Start of Block
**src/soc_mem_config.svh**
```systemverilog
// Bus widths, memory depths, region tags and exit address macros
`ifndef SOC_MEM_CONFIG_SVH
`define SOC_MEM_CONFIG_SVH

// Bus widths
`define SOC_ADDR_W 32
`define SOC_DATA_W 64
`define SOC_STRB_W 8

// Storage depths in 64-bit words
`define SOC_SRAM_WORDS 1024
`define SOC_ROM_WORDS 16

// Region tags, compared against address bits 31..16
`define SOC_DRAM_TAG 16'h8000
`define SOC_ROM_TAG 16'h0001

// Last SRAM word doubles as the simulation exit register
`define SOC_EXIT_ADDR 32'h8000_1FF8

`endif

```
**src/soc_mem_pkg.sv**
```systemverilog
// Package with data and strobe types, address union and region enumeration
`include "soc_mem_config.svh"

package soc_mem_pkg;

  typedef logic [`SOC_DATA_W-1:0] data_t;
  typedef logic [`SOC_STRB_W-1:0] strb_t;

  // ----------------------------------------
  // Address, seen as one word or as fields
  // ----------------------------------------
  typedef struct packed {
    logic [15:0] tag;
    logic [12:0] word;
    logic [2:0]  offset;
  } bus_addr_fields_t;

  typedef union packed {
    logic [`SOC_ADDR_W-1:0] raw;
    bus_addr_fields_t       fields;
  } bus_addr_u;

  // Target of a request, kept for the answer
  typedef enum logic [1:0] {
    REGION_NONE = 2'd0,
    REGION_DRAM = 2'd1,
    REGION_ROM  = 2'd2
  } region_e;

endpackage

```
**src/bus_response_mux.sv**
```systemverilog
// Response combiner: SRAM and ROM read data plus decode-error answer
module bus_response_mux
  import soc_mem_pkg::*;
(
  input  logic    rsp_valid_i,
  input  region_e rsp_region_i,
  input  logic    rsp_write_i,
  input  data_t   sram_rdata_i,
  input  data_t   rom_rdata_i,
  output logic    rsp_valid_o,
  output data_t   rdata_o,
  output logic    err_o
);

  data_t region_rdata;

  // ----------------------------------------
  // Read word by registered region
  // ----------------------------------------
  always_comb begin
    case (rsp_region_i)
      REGION_DRAM: region_rdata = sram_rdata_i;
      REGION_ROM:  region_rdata = rom_rdata_i;
      default:     region_rdata = '0;
    endcase
  end

  // Write answers and error answers carry no data
  always_comb begin
    if (rsp_valid_i && !rsp_write_i) begin
      rdata_o = region_rdata;
    end else begin
      rdata_o = '0;
    end
  end

  // Decode error, like an error slave on an unmapped window
  assign err_o       = rsp_valid_i & (rsp_region_i == REGION_NONE);
  assign rsp_valid_o = rsp_valid_i;

endmodule

```
**config.mk**
```make
export PLATFORM = sky130hd
export DESIGN_NAME = bus_response_mux
export DESIGN_NICKNAME = d
export VERILOG_FILES = /design/src/soc_mem_pkg.sv /design/src/bus_response_mux.sv
export VERILOG_INCLUDE_DIRS = /design/src
export SDC_FILE = /design/constraint.sdc
export NUM_CORES = 1
export LEC_CHECK = 0
export ABC_AREA = 1
export BUFFER_PORTS_ARGS = -buffer_cell sky130_fd_sc_hd__buf_4
export CAP_MARGIN = 20
export CORE_AREA = 2 2 76 78
export DETAILED_ROUTE_END_ITERATION = 10
export DIE_AREA = 0 0 78 80
export PLACE_DENSITY = 0.81
export SETUP_SLACK_MARGIN = 0.2
export SYNTH_ARGS = -nofsm -noshare
export SYNTH_HDL_FRONTEND = slang
export SYNTH_SLANG_ARGS = --single-unit
```
**constraint.sdc**
```tcl
create_clock -name vclk -period 1.97
set_clock_uncertainty 0.05 [all_clocks]
set_input_delay 0.0985 -clock vclk [all_inputs]
set_output_delay 0.0985 -clock vclk [all_outputs]
set_load 0.05 [all_outputs]
```
**After elaboration in Yosys (flattened, before gate mapping)**

Index checks and enable logic that the tools add are counted.

- Bitwise operators: 1
- Mux-type cells: 2
- Reduce and logical (&&, ||, !) cells: 3
- Equal/unequal tests: 2

Operators with widths:

| cell | count |
|---|---|
| 64-bit one-hot mux with 2 select lines | 1 |
| 64-bit 2-to-1 mux | 1 |
| 2-bit by 1-bit == test with 1-bit output, second input constant | 1 |
| 2-bit == test, second input constant | 1 |
| 2-bit logical NOT | 1 |
| 1-bit bitwise AND | 1 |
| 1-bit logical AND | 1 |
| 1-bit logical NOT | 1 |

- Logic and storage cells: 8
- Output and inout bits: 66
- Flip-flop bits (word level): 0

**Longest topological paths before layout**

- Depth after elaboration: 3
- Depth in mapped cells: 8

**Worst setup path before layout**

No wires, ideal clock.

- Path kind: input -> output
- From: input port rsp_region_i[0]
- To: output port rdata_o[10]
- Arrival: 1.188 ns
- Slack: 0.634 ns
- Stages on the path: 7
- Data required time: 1.821 ns
- Cells stage by stage: inv_1 > ha_1 > nand2_2 > nor2_8 > buf_8 > nand2_1 > inv_1

- Longest elaborated chain between the ends: 3
- Elaborated cells between the ends (all ways): 4

RTL lines:

| what | line | RTL |
|---|---|---|
| start: declaration | bus_response_mux.sv:6 | `input region_e rsp_region_i,` |
| 2-bit == test / 2-bit by 1-bit == test with 1-bit output (equally long branches) | bus_response_mux.sv:21 | `case (rsp_region_i)` |
| 64-bit one-hot mux with 2 select lines * | bus_response_mux.sv:21 |  |
| 64-bit 2-to-1 mux * | bus_response_mux.sv:30 | `if (rsp_valid_i && !rsp_write_i) begin` |
| end: declaration | bus_response_mux.sv:11 | `output data_t rdata_o,` |

Mark *: on every way between the ends. The rest lies on a longest branch, timed or not.

**Final worst setup path**

- From: input port rsp_region_i[1]
- To: output port rdata_o[28]

Same word-level chain as after synthesis.

==> impl_results.html <==
<table>
<tr><th>Metric</th><th>Value</th></tr>
<tr><th colspan="2">Detailed routing</th></tr>
<tr><td>Number of design-rule violations left by the first detailed-router iteration</td><td>76</td></tr>
<tr><td>DRC violation count after routing</td><td>0</td></tr>
<tr><td>Routed via count</td><td>2,464</td></tr>
<tr><td>Number of vias per cell</td><td>4.07</td></tr>
<tr><td>Routed WL</td><td>5660 um</td></tr>
<tr><td>Antenna-violating nets left</td><td>0</td></tr>
<tr><td>First drt pass iteration count</td><td>4</td></tr>
<tr><td>Wirelength per Cell</td><td>9.36 um</td></tr>
<tr><th colspan="2">STA</th></tr>
<tr><td>Aggregate negative setup slack</td><td>0 ns</td></tr>
<tr><td>Number of max-slew violations in the final report</td><td>0</td></tr>
<tr><td>Unrepaired setup endpoints after global routing</td><td>no</td></tr>
<tr><td>Timing-limited maximum frequency</td><td>0.664 GHz</td></tr>
<tr><td>Part of the cycle the worst path needs</td><td>76.4%</td></tr>
<tr><td>Worst slew slack as a fraction of its limit</td><td>73.7%</td></tr>
<tr><td>Smallest setup slack after layout</td><td>0.465 ns</td></tr>
<tr><td>Final period demand of the worst path</td><td>1.51 ns</td></tr>
<tr><td>Setup Viol. Count Final</td><td>0</td></tr>
<tr><td>Actual transition at the worst max-transition pin</td><td>0.394 ns</td></tr>
<tr><td>Number of failing hold endpoints at the final stage</td><td>0</td></tr>
<tr><th colspan="2">Final layout</th></tr>
<tr><td>Synth-to-layout area growth</td><td>100%</td></tr>
<tr><td>Cell area after layout</td><td>2910 um2</td></tr>
<tr><td>FF/Latch Area</td><td>0 um2</td></tr>
<tr><td>Highest-count cells in the layout ignoring fill and taps</td><td>257 x sky130_fd_sc_hd__nand2_1, 204 x sky130_fd_sc_hd__buf_4, 67 x sky130_fd_sc_hd__inv_1</td></tr>
<tr><td># clk buffers</td><td>0</td></tr>
<tr><td>Most common cell after layout, fill and taps aside</td><td>sky130_fd_sc_hd__nand2_1</td></tr>
<tr><td>Sequential cell count</td><td>0</td></tr>
<tr><td>Share of layout cells above drive strength 1</td><td>39.0%</td></tr>
<tr><td>Antenna fix cells</td><td>0</td></tr>
<tr><td># nets final</td><td>670</td></tr>
<tr><th colspan="2">Placed design</th></tr>
<tr><td>Setup Slack @ Placement</td><td>0.460 ns</td></tr>
<tr><td>Placed Area</td><td>2910 um2</td></tr>
<tr><td>Port Buffer Count</td><td>198</td></tr>
<tr><td>Detailed-placement wirelength estimate</td><td>4650 um</td></tr>
<tr><td>Routability congestion estimate from global placement</td><td>0.788</td></tr>
<tr><th colspan="2">Floorplanning</th></tr>
<tr><td>Die footprint</td><td>6240 um2</td></tr>
<tr><td>Die width</td><td>78 um</td></tr>
<tr><td>Starting density of the core</td><td>26.9%</td></tr>
<tr><td>Std-Cell Rows</td><td>27</td></tr>
<tr><td>Y dimension of the die</td><td>80 um</td></tr>
<tr><td>Area of the core</td><td>5410 um2</td></tr>
<tr><td>Top-Level Pins</td><td>198</td></tr>
<tr><th colspan="2">Power</th></tr>
<tr><td>Leakage power of the design</td><td>0.00229 uW</td></tr>
<tr><td>Power per Cell Area</td><td>182 nW/um2</td></tr>
<tr><td>Max rail drop VDD</td><td>0.0879 mV</td></tr>
<tr><td>Total power of the final layout</td><td>529 uW</td></tr>
<tr><th colspan="2">Synth</th></tr>
<tr><td>Distinct cell type count after synthesis</td><td>8</td></tr>
<tr><td>Avg Cell Area, Syn</td><td>4.15 um2</td></tr>
<tr><td>Cell Area, Synth</td><td>1450 um2</td></tr>
<tr><td>Yosys Warn Count</td><td>0</td></tr>
<tr><td>Share of synthesized area occupied by flip-flops and latches</td><td>0%</td></tr>
<tr><td>Post-synthesis instance total</td><td>350</td></tr>
<tr><td>Net Count, Synth</td><td>485</td></tr>
<tr><th colspan="2">Worst hold path</th></tr>
<tr><td>Min-Delay Path Class</td><td>in -&gt; out</td></tr>
<tr><td>Origin of the worst min-delay path</td><td>rsp_valid_i</td></tr>
<tr><td>Hold Path Stages</td><td>2</td></tr>
<tr><td>Hold Path End</td><td>rsp_valid_o</td></tr>
<tr><th colspan="2">Critical path</th></tr>
<tr><td>Endpoint class of the critical path</td><td>primary output</td></tr>
<tr><td>Worst path required time</td><td>1.82 ns</td></tr>
<tr><td>Critical path start-end classification</td><td>in -&gt; out</td></tr>
<tr><td>Maximum fanout encountered on the critical timing path</td><td>41</td></tr>
<tr><td>Critical Path Start</td><td>rsp_region_i[1]</td></tr>
<tr><td>Critical path launch point type</td><td>input pin</td></tr>
<tr><td>Worst endpoint data arrival time</td><td>1.36 ns</td></tr>
<tr><th colspan="2">Outcome</th></tr>
<tr><td>Result of the run</td><td>completed</td></tr>
<tr><th colspan="2">Clocking</th></tr>
<tr><td># Post-CTS Setup Buffers</td><td>0</td></tr>
<tr><td>Number of buffers inserted for hold repair after clock tree synthesis</td><td>0</td></tr>
<tr><td>Count of instances resized after the clock tree is built</td><td>0</td></tr>
<tr><th colspan="2">Global route</th></tr>
<tr><td>Total global routing overflow</td><td>0</td></tr>
<tr><td>Antenna violations before repair</td><td>0</td></tr>
<tr><td>First-pass GRT wire length</td><td>9320 um</td></tr>
<tr><td>Number of global-route vias before repair</td><td>2,328</td></tr>
<tr><td>Maximum number of pins on one net before global-route repair</td><td>42</td></tr>
<tr><td>Gr usage total</td><td>17.2%</td></tr>
<tr><th colspan="2">Job</th></tr>
<tr><td>Max capacitance violation total</td><td>0</td></tr>
</table>
==> cells in the mapped netlist <==
| cell | number | area share (%) |
|---|---|---|
| sky130_fd_sc_hd__buf_2 | 12 | 4.1 |
| sky130_fd_sc_hd__nand2_2 | 1 | 0.43 |
| sky130_fd_sc_hd__buf_8 | 6 | 6.2 |
| sky130_fd_sc_hd__ha_1 | 3 | 2.6 |
| sky130_fd_sc_hd__nor2_8 | 1 | 1.4 |
| sky130_fd_sc_hd__inv_1 | 67 | 17 |
| sky130_fd_sc_hd__nand2_1 | 257 | 66 |
| sky130_fd_sc_hd__buf_4 | 3 | 1.6 |
==> per-stage QoR <==
stage | utilization, % | hold slack, ns | std cells
floorplan | - | 0.314 | 350
global placement | 53.8 | 0.434 | 605
detailed placement | 53.8 | 0.438 | 605
CTS | 53.8 | 0.438 | 605
global route | 53.8 | 0.452 | 605
finish | 53.8 | 0.441 | 605
==> report_power, final <==
group          leakage (uW)  internal [uW]  switching, uW
Combinational       0.00229            256            273
Sequential                0              0              0
Clock                     0              0              0
Total               0.00229            256            273
==> how the worst max path moves through the flow <==
stage	to	cells after the start
final	rdata_o[28]	9
after global routing	rdata_o[36]	9
after CTS	rdata_o[8]	9
after detailed placement	rdata_o[28]	9
after global placement	rdata_o[15]	9
after floorplan	rdata_o[10]	7
==> cell families (layout without fill, tap and decap cells) <==
group,after synthesis,after routing,synth area share [%]
adders and majority gates,3,3,2.58
buffers and inverters,88,271,29.2
and+or+nand+nor,259,259,68.2
==> critical path: stages <==
cell and delay, ns:
sky130_fd_sc_hd__buf_4 0.11, sky130_fd_sc_hd__inv_1 0.07, sky130_fd_sc_hd__ha_2 0.18, sky130_fd_sc_hd__buf_4 0.36, sky130_fd_sc_hd__nand2_1 0.12, sky130_fd_sc_hd__nand2_1 0.09, sky130_fd_sc_hd__nand2_1 0.05, sky130_fd_sc_hd__inv_1 0.07
sky130_fd_sc_hd__buf_4 0.19
==> metal layers <==
layer / GRT usage [%] / vias up / wire (um)
met2: 37.5 / 119 / 2870
met1: 17.1 / 1012 / 2140
met4: 1.23 / 0 / 44
met3: 3.28 / 4 / 599
met5: 0 / - / 0
li1: - / 1329 / -
==> layout make-up <==
| cell class | instances | area [um2] |
|---|---|---|
| Multi-Input combinational cell | 262 | 1030 |
| Timing Repair Buffer | 204 | 1530 |
| Tap cell | 72 | 90.1 |
| Inverter | 67 | 251 |
| Fill cell | 551 | 2500 |
(Power assumes the default switching activity.)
End of Block
▶ _PROBLEM_: Retype only the lines above between the line with "<tr><td>Y dimension of" and the line with "<tr><td>Net Count, Synth</td><td>485</td></tr>", counting those two lines as well, and keep every character as it is.

▶ _EXERCISE ANSWER_:
<tr><td>Y dimension of the die</td><td>80 um</td></tr>
<tr><td>Area of the core</td><td>5410 um2</td></tr>
<tr><td>Top-Level Pins</td><td>198</td></tr>
<tr><th colspan="2">Power</th></tr>
<tr><td>Leakage power of the design</td><td>0.00229 uW</td></tr>
<tr><td>Power per Cell Area</td><td>182 nW/um2</td></tr>
<tr><td>Max rail drop VDD</td><td>0.0879 mV</td></tr>
<tr><td>Total power of the final layout</td><td>529 uW</td></tr>
<tr><th colspan="2">Synth</th></tr>
<tr><td>Distinct cell type count after synthesis</td><td>8</td></tr>
<tr><td>Avg Cell Area, Syn</td><td>4.15 um2</td></tr>
<tr><td>Cell Area, Synth</td><td>1450 um2</td></tr>
<tr><td>Yosys Warn Count</td><td>0</td></tr>
<tr><td>Share of synthesized area occupied by flip-flops and latches</td><td>0%</td></tr>
<tr><td>Post-synthesis instance total</td><td>350</td></tr>
<tr><td>Net Count, Synth</td><td>485</td></tr>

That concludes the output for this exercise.